Molecular Genetics Laboratory, Humanitas Clinical and Research Center, Milan, Italy.
Cancer. 2013 Jan 15;119(2):266-76. doi: 10.1002/cncr.27722. Epub 2012 Jul 11.
Colorectal cancer (CRC) prognosis and survival are strictly related to the development of distant metastases. New targeted therapies have increased patient survival, but the objective response rate is still very limited, partially because of a traditional focus on designing treatment according to the molecular profile of the primary tumor regardless the diversity between the primary tumor and metastases. The objective of this study was to evaluate the presence of molecular heterogeneity during metastatic progression and its potential impact on clinical treatment.
The authors analyzed v-Ki-ras2 Kirsten rat sarcoma viral oncogene homolog (KRAS) codon 12 mutations, the v-Raf murine sarcoma viral oncogene homolog B1 (BRAF) thymine to adenine substitution at codon 1788, and tumor protein 53 (p53) mutations and investigated promoter methylation of Ras association (RalGDS/AF-6) domain family member 1 protein (RASSF1a), E-cadherin, and cyclin-dependent kinase inhibitor 2A (p16INK4a) in 101 primary CRCs (67 stage III and 34 stage IV) and related lymph node and liver metastases.

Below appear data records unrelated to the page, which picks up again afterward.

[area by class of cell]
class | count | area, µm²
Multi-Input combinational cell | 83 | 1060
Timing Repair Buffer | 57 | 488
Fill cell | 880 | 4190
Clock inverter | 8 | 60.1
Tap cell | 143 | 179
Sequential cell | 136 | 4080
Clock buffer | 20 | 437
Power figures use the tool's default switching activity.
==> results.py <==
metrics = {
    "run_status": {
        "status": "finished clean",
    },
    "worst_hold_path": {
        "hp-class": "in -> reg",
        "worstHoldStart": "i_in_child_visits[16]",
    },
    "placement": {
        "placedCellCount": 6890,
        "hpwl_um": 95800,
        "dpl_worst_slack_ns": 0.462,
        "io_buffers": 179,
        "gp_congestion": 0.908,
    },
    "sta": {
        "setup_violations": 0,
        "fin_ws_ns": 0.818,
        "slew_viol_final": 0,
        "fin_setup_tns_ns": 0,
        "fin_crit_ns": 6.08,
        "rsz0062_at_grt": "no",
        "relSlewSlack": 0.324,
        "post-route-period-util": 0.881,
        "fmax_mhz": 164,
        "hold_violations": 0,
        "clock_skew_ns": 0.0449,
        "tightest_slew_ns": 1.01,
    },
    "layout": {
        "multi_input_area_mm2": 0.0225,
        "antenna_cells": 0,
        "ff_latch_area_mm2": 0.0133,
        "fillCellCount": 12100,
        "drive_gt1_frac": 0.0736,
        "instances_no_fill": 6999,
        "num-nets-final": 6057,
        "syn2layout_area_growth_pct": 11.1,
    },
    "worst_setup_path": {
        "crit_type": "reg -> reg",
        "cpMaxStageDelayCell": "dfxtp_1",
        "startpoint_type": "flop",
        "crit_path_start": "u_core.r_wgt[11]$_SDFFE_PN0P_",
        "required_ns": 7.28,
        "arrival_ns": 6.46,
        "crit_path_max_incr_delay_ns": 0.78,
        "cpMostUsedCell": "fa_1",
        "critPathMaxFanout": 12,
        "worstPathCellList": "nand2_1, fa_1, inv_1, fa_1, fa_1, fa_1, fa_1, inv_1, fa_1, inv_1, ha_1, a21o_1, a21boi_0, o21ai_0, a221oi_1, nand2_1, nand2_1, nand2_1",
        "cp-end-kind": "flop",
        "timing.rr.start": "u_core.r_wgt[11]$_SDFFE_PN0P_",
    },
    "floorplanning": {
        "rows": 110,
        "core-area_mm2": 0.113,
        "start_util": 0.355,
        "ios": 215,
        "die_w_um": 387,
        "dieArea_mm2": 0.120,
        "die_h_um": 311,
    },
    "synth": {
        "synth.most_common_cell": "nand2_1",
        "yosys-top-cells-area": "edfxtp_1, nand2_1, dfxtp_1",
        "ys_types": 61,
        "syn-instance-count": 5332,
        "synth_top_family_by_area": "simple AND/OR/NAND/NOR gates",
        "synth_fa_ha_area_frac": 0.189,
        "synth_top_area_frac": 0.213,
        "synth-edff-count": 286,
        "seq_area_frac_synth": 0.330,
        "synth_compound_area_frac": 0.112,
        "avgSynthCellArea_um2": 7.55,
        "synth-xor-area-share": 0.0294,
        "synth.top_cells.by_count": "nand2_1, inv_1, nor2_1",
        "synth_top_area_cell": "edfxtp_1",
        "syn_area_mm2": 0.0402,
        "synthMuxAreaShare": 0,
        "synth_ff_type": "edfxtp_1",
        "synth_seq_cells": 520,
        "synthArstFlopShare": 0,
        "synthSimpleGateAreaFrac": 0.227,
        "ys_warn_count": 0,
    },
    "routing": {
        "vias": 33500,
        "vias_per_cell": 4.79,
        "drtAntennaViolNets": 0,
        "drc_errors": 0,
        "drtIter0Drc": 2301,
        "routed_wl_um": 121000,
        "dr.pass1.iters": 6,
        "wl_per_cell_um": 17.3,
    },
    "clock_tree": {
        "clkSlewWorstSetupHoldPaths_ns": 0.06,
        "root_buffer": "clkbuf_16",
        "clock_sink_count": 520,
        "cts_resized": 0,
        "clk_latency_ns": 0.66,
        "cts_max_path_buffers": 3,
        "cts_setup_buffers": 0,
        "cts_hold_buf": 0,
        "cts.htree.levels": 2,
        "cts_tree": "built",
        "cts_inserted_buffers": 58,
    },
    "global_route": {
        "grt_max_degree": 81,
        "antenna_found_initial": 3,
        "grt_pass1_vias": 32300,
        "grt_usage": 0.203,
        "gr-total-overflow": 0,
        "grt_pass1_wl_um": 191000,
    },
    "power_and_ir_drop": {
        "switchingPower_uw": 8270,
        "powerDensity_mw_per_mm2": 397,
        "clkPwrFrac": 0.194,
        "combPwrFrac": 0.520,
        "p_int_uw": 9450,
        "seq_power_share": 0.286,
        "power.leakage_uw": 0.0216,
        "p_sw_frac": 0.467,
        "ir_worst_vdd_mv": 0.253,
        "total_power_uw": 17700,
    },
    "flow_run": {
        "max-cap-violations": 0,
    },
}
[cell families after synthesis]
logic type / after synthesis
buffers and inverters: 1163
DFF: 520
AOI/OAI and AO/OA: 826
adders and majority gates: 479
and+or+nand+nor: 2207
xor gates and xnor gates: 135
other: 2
$ cat src/sv/riff_wave_header_parser_macros.svh
// Assertion helpers used by the parser top level.
`ifndef RIFF_WAVE_HEADER_PARSER_MACROS_SVH
`define RIFF_WAVE_HEADER_PARSER_MACROS_SVH

// Same-cycle implication, checked on every rising edge outside reset.
`define RWP_ASSERT_IMP(label, ante, cons) \
   label: assert property (@(posedge clock) disable iff (reset) (ante) |-> (cons)) \
      else $error("rwp: check failed");

// Next-cycle implication.
`define RWP_ASSERT_NXT(label, ante, cons) \
   label: assert property (@(posedge clock) disable iff (reset) (ante) |=> (cons)) \
      else $error("rwp: check failed");

`endif

$ cat src/sv/rwp_pkg.sv
`default_nettype none

package rwp_pkg;

   localparam logic [31:0] ID_RIFF = 32'h5249_4646;
   localparam logic [31:0] ID_WAVE = 32'h5741_5645;
   localparam logic [31:0] ID_FMT  = 32'h666D_7420;
   localparam logic [31:0] ID_DATA = 32'h6461_7461;
   localparam logic [15:0] PCM_TAG = 16'd1;
   localparam logic [31:0] FMT_MIN_LEN = 32'd16;

   localparam logic [1:0] KIND_REPORT = 2'd0;
   localparam logic [1:0] KIND_AUDIO  = 2'd1;
   localparam logic [1:0] KIND_ERROR  = 2'd2;

   localparam logic [2:0] ERR_NOT_RIFF  = 3'd0;
   localparam logic [2:0] ERR_NOT_WAVE  = 3'd1;
   localparam logic [2:0] ERR_FMT_BAD   = 3'd2;
   localparam logic [2:0] ERR_NOT_PCM   = 3'd3;
   localparam logic [2:0] ERR_DATA_BAD  = 3'd4;

   // result queue
   localparam int QUEUE_DEPTH = 4;
   localparam int QUEUE_PTR_W = $clog2(QUEUE_DEPTH);
   localparam int QUEUE_CNT_W = $clog2(QUEUE_DEPTH + 1);

   typedef enum logic [3:0] {
      PH_RIFF_ID   = 4'd0,
      PH_RIFF_SIZE = 4'd1,
      PH_WAVE_ID   = 4'd2,
      PH_CHUNK_ID  = 4'd3,
      PH_CHUNK_LEN = 4'd4,
      PH_FMT_BODY  = 4'd5,
      PH_SKIP      = 4'd6,
      PH_DATA      = 4'd7,
      PH_DONE      = 4'd8,
      PH_ERROR     = 4'd9
   } rwp_phase_type;

   typedef struct packed {
      logic [7:0] data_byte;
      logic       end_of_file;
   } rwp_req_type;

   typedef struct packed {
      logic [1:0]  kind;
      logic [7:0]  audio_byte;
      logic        last_of_data;
      logic [15:0] channels;
      logic [31:0] sample_rate;
      logic [31:0] bytes_per_second;
      logic [15:0] block_align;
      logic [15:0] bits_per_sample;
      logic [31:0] data_size;
      logic [2:0]  error_code;
      logic        last;
   } rwp_rsp_type;

   // results of one accepted item, in delivery order
   typedef struct packed {
      logic        first_valid;
      logic        second_valid;
      rwp_rsp_type first_item;
      rwp_rsp_type second_item;
   } rwp_push_type;

endpackage

`default_nettype wire

$ cat src/sv/rwp_parse.sv
`default_nettype none

module rwp_parse (
   input  wire logic                 clock,
   input  wire logic                 reset,
   input  wire logic                 accept,
   input  wire rwp_pkg::rwp_req_type req,
   output rwp_pkg::rwp_push_type     push
);

   rwp_pkg::rwp_phase_type phase_ff, phase_in, phase_mid;
   logic [3:0]  count_ff, count_in;
   logic [31:0] id_ff, id_in;
   logic [31:0] len_ff, len_in;
   logic        pad_ff, pad_in;
   logic        fmt_found_ff, fmt_found_in, fmt_found_mid;
   logic [15:0] tag_ff, tag_in;
   logic [15:0] chan_ff, chan_in;
   logic [31:0] rate_ff, rate_in;
   logic [31:0] brate_ff, brate_in;
   logic [15:0] align_ff, align_in;
   logic [15:0] depth_ff, depth_in;

   logic [31:0] id_next;
   logic [3:0]  count_inc;
   logic        id_done;
   logic [15:0] b16_sh;
   logic [31:0] b32_sh;
   logic [31:0] len_acc;
   logic [31:0] len_dec;
   logic [31:0] fmt_rem;
   logic [15:0] tag_next;
   logic [31:0] skip_len;
   logic        skip_pad;
   logic        len_end;
   logic        ev_riff_bad, ev_wave_bad, ev_fmt, ev_fmt_short, ev_not_pcm;
   logic        ev_report, ev_audio, byte_err, byte_valid, eof_err;
   logic [2:0]  byte_err_code, eof_err_code;
   rwp_pkg::rwp_rsp_type byte_item, eof_item;

   // shared decode of the current byte
   always_comb begin
      id_next   = {id_ff[23:0], req.data_byte};
      count_inc = count_ff + 4'd1;
      id_done   = (count_ff[1:0] == 2'd3);
      b16_sh    = {8'd0, req.data_byte} << {count_ff[0], 3'b000};
      b32_sh    = {24'd0, req.data_byte} << {count_ff[1:0], 3'b000};
      len_acc   = len_ff | b32_sh;
      len_dec   = len_ff - 32'd1;
      fmt_rem   = len_ff - rwp_pkg::FMT_MIN_LEN;
      tag_next  = tag_ff | b16_sh;
      skip_len  = (len_ff != 32'd0) ? len_dec : 32'd0;
      skip_pad  = (len_ff != 32'd0) ? pad_ff : 1'b0;
      len_end   = (phase_ff == rwp_pkg::PH_CHUNK_LEN) && id_done;

      ev_riff_bad  = (phase_ff == rwp_pkg::PH_RIFF_ID) && id_done
                     && (id_next != rwp_pkg::ID_RIFF);
      ev_wave_bad  = (phase_ff == rwp_pkg::PH_WAVE_ID) && id_done
                     && (id_next != rwp_pkg::ID_WAVE);
      ev_fmt       = len_end && (id_ff == rwp_pkg::ID_FMT) && !fmt_found_ff;
      ev_fmt_short = ev_fmt && (len_acc < rwp_pkg::FMT_MIN_LEN);
      ev_report    = len_end && (id_ff == rwp_pkg::ID_DATA) && fmt_found_ff;
      ev_not_pcm   = (phase_ff == rwp_pkg::PH_FMT_BODY) && (count_ff == 4'd1)
                     && (tag_next != rwp_pkg::PCM_TAG);
      ev_audio     = (phase_ff == rwp_pkg::PH_DATA);

      byte_err = ev_riff_bad || ev_wave_bad || ev_fmt_short || ev_not_pcm;
      if (ev_riff_bad) begin
         byte_err_code = rwp_pkg::ERR_NOT_RIFF;
      end else if (ev_wave_bad) begin
         byte_err_code = rwp_pkg::ERR_NOT_WAVE;
      end else if (ev_fmt_short) begin
         byte_err_code = rwp_pkg::ERR_FMT_BAD;
      end else begin
         byte_err_code = rwp_pkg::ERR_NOT_PCM;
      end
   end

   // next state
   always_comb begin
      phase_mid    = phase_ff;
      count_in     = count_ff;
      id_in        = id_ff;
      len_in       = len_ff;
      pad_in       = pad_ff;
      fmt_found_in = fmt_found_ff;
      tag_in       = tag_ff;
      chan_in      = chan_ff;
      rate_in      = rate_ff;
      brate_in     = brate_ff;
      align_in     = align_ff;
      depth_in     = depth_ff;

      unique case (phase_ff)
         rwp_pkg::PH_RIFF_ID, rwp_pkg::PH_WAVE_ID, rwp_pkg::PH_CHUNK_ID: begin
            id_in    = id_next;
            count_in = id_done ? 4'd0 : count_inc;
            if (id_done) begin
               if (phase_ff == rwp_pkg::PH_RIFF_ID) begin
                  phase_mid = ev_riff_bad ? rwp_pkg::PH_ERROR : rwp_pkg::PH_RIFF_SIZE;
               end else if (phase_ff == rwp_pkg::PH_WAVE_ID) begin
                  phase_mid = ev_wave_bad ? rwp_pkg::PH_ERROR : rwp_pkg::PH_CHUNK_ID;
               end else begin
                  len_in    = 32'd0;
                  phase_mid = rwp_pkg::PH_CHUNK_LEN;
               end
            end
         end
         rwp_pkg::PH_RIFF_SIZE: begin
            count_in = id_done ? 4'd0 : count_inc;
            if (id_done) begin
               phase_mid = rwp_pkg::PH_WAVE_ID;
            end
         end
         rwp_pkg::PH_CHUNK_LEN: begin
            len_in   = len_acc;
            count_in = id_done ? 4'd0 : count_inc;
            if (id_done) begin
               pad_in = len_acc[0];
               if (ev_fmt) begin
                  phase_mid = ev_fmt_short ? rwp_pkg::PH_ERROR : rwp_pkg::PH_FMT_BODY;
               end else if (ev_report) begin
                  phase_mid = (len_acc == 32'd0) ? rwp_pkg::PH_DONE : rwp_pkg::PH_DATA;
               end else begin
                  // an even zero length has no pad byte, so nothing to skip
                  phase_mid = (len_acc == 32'd0) ? rwp_pkg::PH_CHUNK_ID : rwp_pkg::PH_SKIP;
               end
            end
         end
         rwp_pkg::PH_FMT_BODY: begin
            case (count_ff) inside
               4'd0, 4'd1:    tag_in   = tag_next;
               4'd2, 4'd3:    chan_in  = chan_ff | b16_sh;
               [4'd4:4'd7]:   rate_in  = rate_ff | b32_sh;
               [4'd8:4'd11]:  brate_in = brate_ff | b32_sh;
               4'd12, 4'd13:  align_in = align_ff | b16_sh;
               default:       depth_in = depth_ff | b16_sh;
            endcase
            count_in = count_inc;
            if (ev_not_pcm) begin
               phase_mid = rwp_pkg::PH_ERROR;
            end else if (count_ff == 4'd15) begin
               fmt_found_in = 1'b1;
               len_in       = fmt_rem;
               phase_mid    = (fmt_rem == 32'd0 && !pad_ff) ? rwp_pkg::PH_CHUNK_ID
                                                          : rwp_pkg::PH_SKIP;
            end
         end
         rwp_pkg::PH_SKIP: begin
            len_in = skip_len;
            pad_in = skip_pad;
            if (skip_len == 32'd0 && !skip_pad) begin
               phase_mid = rwp_pkg::PH_CHUNK_ID;
            end
         end
         rwp_pkg::PH_DATA: begin
            len_in = len_dec;
            if (len_dec == 32'd0) begin
               phase_mid = rwp_pkg::PH_DONE;
            end
         end
         default: begin
         end
      endcase

      fmt_found_mid = fmt_found_in;
      phase_in      = phase_mid;

      // end of file: everything back to its reset value
      if (req.end_of_file) begin
         phase_in     = rwp_pkg::PH_RIFF_ID;
         count_in     = '0;
         id_in        = '0;
         len_in       = '0;
         pad_in       = 1'b0;
         fmt_found_in = 1'b0;
         tag_in       = '0;
         chan_in      = '0;
         rate_in      = '0;
         brate_in     = '0;
         align_in     = '0;
         depth_in     = '0;
      end
   end

   // results
   always_comb begin
      eof_err = req.end_of_file && (phase_mid != rwp_pkg::PH_DONE)
                && (phase_mid != rwp_pkg::PH_ERROR);
      unique case (phase_mid)
         rwp_pkg::PH_RIFF_ID:                          eof_err_code = rwp_pkg::ERR_NOT_RIFF;
         rwp_pkg::PH_RIFF_SIZE, rwp_pkg::PH_WAVE_ID:   eof_err_code = rwp_pkg::ERR_NOT_WAVE;
         rwp_pkg::PH_FMT_BODY:                         eof_err_code = rwp_pkg::ERR_FMT_BAD;
         rwp_pkg::PH_DATA:                             eof_err_code = rwp_pkg::ERR_DATA_BAD;
         default: eof_err_code = fmt_found_mid ? rwp_pkg::ERR_DATA_BAD : rwp_pkg::ERR_FMT_BAD;
      endcase

      byte_valid = byte_err || ev_report || ev_audio;

      byte_item = '0;
      if (byte_err) begin
         byte_item.kind       = rwp_pkg::KIND_ERROR;
         byte_item.error_code = byte_err_code;
      end else if (ev_report) begin
         byte_item.kind             = rwp_pkg::KIND_REPORT;
         byte_item.channels         = chan_ff;
         byte_item.sample_rate      = rate_ff;
         byte_item.bytes_per_second = brate_ff;
         byte_item.block_align      = align_ff;
         byte_item.bits_per_sample  = depth_ff;
         byte_item.data_size        = len_acc;
      end else begin
         byte_item.kind         = rwp_pkg::KIND_AUDIO;
         byte_item.audio_byte   = req.data_byte;
         byte_item.last_of_data = (len_dec == 32'd0);
      end
      byte_item.last = !eof_err;

      eof_item            = '0;
      eof_item.kind       = rwp_pkg::KIND_ERROR;
      eof_item.error_code = eof_err_code;
      eof_item.last       = 1'b1;

      push.first_valid  = accept && (byte_valid || eof_err);
      push.second_valid = accept && byte_valid && eof_err;
      push.first_item   = byte_valid ? byte_item : eof_item;
      push.second_item  = eof_item;
   end

   always_ff @(posedge clock) begin
      if (reset) begin
         phase_ff     <= rwp_pkg::PH_RIFF_ID;
         count_ff     <= '0;
         id_ff        <= '0;
         len_ff       <= '0;
         pad_ff       <= 1'b0;
         fmt_found_ff <= 1'b0;
         tag_ff       <= '0;
         chan_ff      <= '0;
         rate_ff      <= '0;
         brate_ff     <= '0;
         align_ff     <= '0;
         depth_ff     <= '0;
      end else if (accept) begin
         phase_ff     <= phase_in;
         count_ff     <= count_in;
         id_ff        <= id_in;
         len_ff       <= len_in;
         pad_ff       <= pad_in;
         fmt_found_ff <= fmt_found_in;
         tag_ff       <= tag_in;
         chan_ff      <= chan_in;
         rate_ff      <= rate_in;
         brate_ff     <= brate_in;
         align_ff     <= align_in;
         depth_ff     <= depth_in;
      end
   end

endmodule

`default_nettype wire

$ cat src/sv/riff_wave_header_parser.sv
// The results of an accepted item are written into the result queue and offered on rsp behind any earlier results.
// One item per cycle while req_ready is high; an item that yields two results offers them on rsp one after the other.
// The rate is set by the 4-entry result queue: req_ready is high while two slots are free.
// Reset (synchronous, active high) returns the parser to expecting RIFF and empties the queue.
`default_nettype none

`include "riff_wave_header_parser_macros.svh"

module riff_wave_header_parser (
   input  wire logic                 clock,
   input  wire logic                 reset,
   input  wire logic                 req_valid,
   output logic                      req_ready,
   input  wire rwp_pkg::rwp_req_type req_data,
   output logic                      rsp_valid,
   input  wire logic                 rsp_ready,
   output rwp_pkg::rwp_rsp_type      rsp_data
);

   logic                  accept;
   logic                  pop;
   rwp_pkg::rwp_push_type push;
   logic [1:0]            n_push;

   rwp_pkg::rwp_rsp_type                 q_ff [rwp_pkg::QUEUE_DEPTH];
   logic [rwp_pkg::QUEUE_PTR_W-1:0]      wr_ptr_ff, wr_ptr_in;
   logic [rwp_pkg::QUEUE_PTR_W-1:0]      rd_ptr_ff, rd_ptr_in;
   logic [rwp_pkg::QUEUE_CNT_W-1:0]      cnt_ff, cnt_in;

   // room for the worst case of two results per item
   assign req_ready = (cnt_ff <= rwp_pkg::QUEUE_CNT_W'(rwp_pkg::QUEUE_DEPTH - 2));
   assign accept    = req_valid && req_ready;
   assign rsp_valid = (cnt_ff != '0);
   assign rsp_data  = q_ff[rd_ptr_ff];
   assign pop       = rsp_valid && rsp_ready;

   rwp_parse u_parse (
      .clock  (clock),
      .reset  (reset),
      .accept (accept),
      .req    (req_data),
      .push   (push)
   );

   always_comb begin
      n_push    = {1'b0, push.first_valid} + {1'b0, push.second_valid};
      wr_ptr_in = wr_ptr_ff + rwp_pkg::QUEUE_PTR_W'(n_push);
      rd_ptr_in = rd_ptr_ff + rwp_pkg::QUEUE_PTR_W'(pop);
      cnt_in    = cnt_ff + rwp_pkg::QUEUE_CNT_W'(n_push) - rwp_pkg::QUEUE_CNT_W'(pop);
   end

   always_ff @(posedge clock) begin
      if (reset) begin
         wr_ptr_ff <= '0;
         rd_ptr_ff <= '0;
         cnt_ff    <= '0;
      end else begin
         wr_ptr_ff <= wr_ptr_in;
         rd_ptr_ff <= rd_ptr_in;
         cnt_ff    <= cnt_in;
      end
   end

   always_ff @(posedge clock) begin
      if (push.first_valid) begin
         q_ff[wr_ptr_ff] <= push.first_item;
      end
      if (push.second_valid) begin
         q_ff[wr_ptr_ff + rwp_pkg::QUEUE_PTR_W'(1)] <= push.second_item;
      end
   end

   `RWP_ASSERT_IMP(a_room_on_accept, req_valid && req_ready, cnt_ff <= rwp_pkg::QUEUE_CNT_W'(rwp_pkg::QUEUE_DEPTH - 2))
   `RWP_ASSERT_IMP(a_pair_order, push.second_valid, push.first_valid && !push.first_item.last && push.second_item.last)
   `RWP_ASSERT_NXT(a_drain, rsp_valid && rsp_ready && !push.first_valid, cnt_ff == rwp_pkg::QUEUE_CNT_W'($past(cnt_ff) - 1'b1))

endmodule

`default_nettype wire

Lymph node metastases were characterized by fewer alterations compared with primary tumors and liver metastases, especially KRAS (P = .03) and p16INK4a (P = .05). Genetic changes, when detectable in metastases, mostly were retained from the primary tumor, whereas epigenetic changes more frequently were acquired de novo. Overall, 31 distinct CRC molecular profiles were detected, none of which characterized a particular tumor stage. When the metastatic lesions also were included in the profiles, there were 53 distinct molecular profiles in 67 patients with stage III disease and 34 distinct molecular profiles in 34 patients with stage IV disease.
Lymph node and liver metastases appear to originate in clonally different processes, with more molecular alterations occurring in distant metastases than in lymph node metastases and with elevated heterogeneity of the primary tumor. Thus, potential prognostic targets should be carefully evaluated for their heterogeneity in both primary tumors and distant metastases to avoid erroneous misclassification.
结直肠癌(CRC)的预后和生存与远处转移的发展密切相关。新的靶向治疗方法提高了患者的生存率,但客观缓解率仍然非常有限,部分原因是传统上侧重于根据原发性肿瘤的分子谱设计治疗方案,而忽略了原发性肿瘤和转移瘤之间的多样性。本研究的目的是评估转移进展过程中分子异质性的存在及其对临床治疗的潜在影响。
作者分析了 v-Ki-ras2 Kirsten 大鼠肉瘤病毒癌基因同源物(KRAS)密码子 12 突变、v-Raf 鼠肉瘤病毒癌基因同源物 B1(BRAF)胸腺嘧啶到腺嘌呤取代密码子 1788 以及肿瘤蛋白 53(p53)突变,并研究了 Ras 相关(RalGDS/AF-6)域家族成员 1 蛋白(RASSF1a)、E-钙黏蛋白和细胞周期蛋白依赖性激酶抑制剂 2A(p16INK4a)在 101 例原发性 CRC(67 例 III 期和 34 例 IV 期)及其相关淋巴结和肝转移灶中的启动子甲基化。
与原发性肿瘤和肝转移灶相比,淋巴结转移灶的改变较少,尤其是 KRAS(P =.03)和 p16INK4a(P =.05)。在转移灶中可检测到的遗传变化主要来自原发性肿瘤,而表观遗传变化更常是新获得的。总体而言,检测到 31 种不同的 CRC 分子谱,没有一种谱特征与特定的肿瘤分期有关。当将转移性病变也纳入这些谱中时,在 67 例 III 期疾病患者中发现了 53 种不同的分子谱,在 34 例 IV 期疾病患者中发现了 34 种不同的分子谱。
淋巴结和肝转移似乎起源于克隆不同的过程,与淋巴结转移相比,远处转移的分子变化更多,且原发性肿瘤的异质性增加。因此,为了避免错误的分类,应仔细评估潜在的预后靶点在原发性肿瘤和远处转移中的异质性。